### Task statement
What is needed is an exact copy of the lines in the listing below, from the one with "OP_GETLEN = 8'h12, OP_GETL8" up to and including the one with "standard.sh (not shown)", with no other lines.

-------

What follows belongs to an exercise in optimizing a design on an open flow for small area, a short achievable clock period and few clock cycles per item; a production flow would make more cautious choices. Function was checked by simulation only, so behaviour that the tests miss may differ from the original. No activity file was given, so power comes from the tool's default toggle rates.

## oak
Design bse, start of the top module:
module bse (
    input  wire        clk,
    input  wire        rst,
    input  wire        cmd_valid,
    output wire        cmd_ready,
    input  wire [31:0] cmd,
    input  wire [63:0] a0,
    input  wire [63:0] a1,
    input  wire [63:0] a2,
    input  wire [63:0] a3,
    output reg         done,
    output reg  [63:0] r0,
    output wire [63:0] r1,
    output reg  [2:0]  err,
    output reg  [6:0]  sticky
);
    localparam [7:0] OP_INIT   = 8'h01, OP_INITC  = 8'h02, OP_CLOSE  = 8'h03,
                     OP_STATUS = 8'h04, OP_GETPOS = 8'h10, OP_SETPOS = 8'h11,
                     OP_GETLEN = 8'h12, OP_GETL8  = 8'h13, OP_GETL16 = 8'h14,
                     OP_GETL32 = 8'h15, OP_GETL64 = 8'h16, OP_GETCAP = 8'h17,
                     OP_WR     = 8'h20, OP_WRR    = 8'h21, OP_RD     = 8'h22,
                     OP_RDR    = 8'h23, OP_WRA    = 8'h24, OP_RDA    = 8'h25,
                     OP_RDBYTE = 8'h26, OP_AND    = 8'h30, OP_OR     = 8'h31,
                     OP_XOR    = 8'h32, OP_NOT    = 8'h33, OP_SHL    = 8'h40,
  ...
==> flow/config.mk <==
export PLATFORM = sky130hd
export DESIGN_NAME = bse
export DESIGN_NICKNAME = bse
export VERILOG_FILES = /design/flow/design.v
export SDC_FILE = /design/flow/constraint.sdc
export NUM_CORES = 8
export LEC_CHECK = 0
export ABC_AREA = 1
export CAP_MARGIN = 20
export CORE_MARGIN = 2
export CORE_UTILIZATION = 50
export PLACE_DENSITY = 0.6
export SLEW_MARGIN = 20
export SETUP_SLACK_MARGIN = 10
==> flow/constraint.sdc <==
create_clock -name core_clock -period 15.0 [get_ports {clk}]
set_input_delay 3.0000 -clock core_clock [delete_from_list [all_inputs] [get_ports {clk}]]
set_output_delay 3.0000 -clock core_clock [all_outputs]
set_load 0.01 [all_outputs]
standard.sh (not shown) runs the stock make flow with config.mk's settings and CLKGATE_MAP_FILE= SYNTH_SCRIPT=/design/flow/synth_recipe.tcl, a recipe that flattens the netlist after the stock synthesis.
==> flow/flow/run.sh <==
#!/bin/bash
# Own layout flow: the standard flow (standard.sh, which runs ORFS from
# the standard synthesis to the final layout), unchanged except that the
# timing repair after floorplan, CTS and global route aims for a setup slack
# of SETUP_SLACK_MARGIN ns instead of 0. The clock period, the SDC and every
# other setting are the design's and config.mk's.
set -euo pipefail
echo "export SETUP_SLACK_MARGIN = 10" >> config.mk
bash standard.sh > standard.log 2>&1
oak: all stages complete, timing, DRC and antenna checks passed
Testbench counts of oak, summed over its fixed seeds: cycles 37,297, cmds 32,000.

-------

### Reply
                     OP_GETLEN = 8'h12, OP_GETL8  = 8'h13, OP_GETL16 = 8'h14,
                     OP_GETL32 = 8'h15, OP_GETL64 = 8'h16, OP_GETCAP = 8'h17,
                     OP_WR     = 8'h20, OP_WRR    = 8'h21, OP_RD     = 8'h22,
                     OP_RDR    = 8'h23, OP_WRA    = 8'h24, OP_RDA    = 8'h25,
                     OP_RDBYTE = 8'h26, OP_AND    = 8'h30, OP_OR     = 8'h31,
                     OP_XOR    = 8'h32, OP_NOT    = 8'h33, OP_SHL    = 8'h40,
  ...
==> flow/config.mk <==
export PLATFORM = sky130hd
export DESIGN_NAME = bse
export DESIGN_NICKNAME = bse
export VERILOG_FILES = /design/flow/design.v
export SDC_FILE = /design/flow/constraint.sdc
export NUM_CORES = 8
export LEC_CHECK = 0
export ABC_AREA = 1
export CAP_MARGIN = 20
export CORE_MARGIN = 2
export CORE_UTILIZATION = 50
export PLACE_DENSITY = 0.6
export SLEW_MARGIN = 20
export SETUP_SLACK_MARGIN = 10
==> flow/constraint.sdc <==
create_clock -name core_clock -period 15.0 [get_ports {clk}]
set_input_delay 3.0000 -clock core_clock [delete_from_list [all_inputs] [get_ports {clk}]]
set_output_delay 3.0000 -clock core_clock [all_outputs]
set_load 0.01 [all_outputs]
standard.sh (not shown) runs the stock make flow with config.mk's settings and CLKGATE_MAP_FILE= SYNTH_SCRIPT=/design/flow/synth_recipe.tcl, a recipe that flattens the netlist after the stock synthesis.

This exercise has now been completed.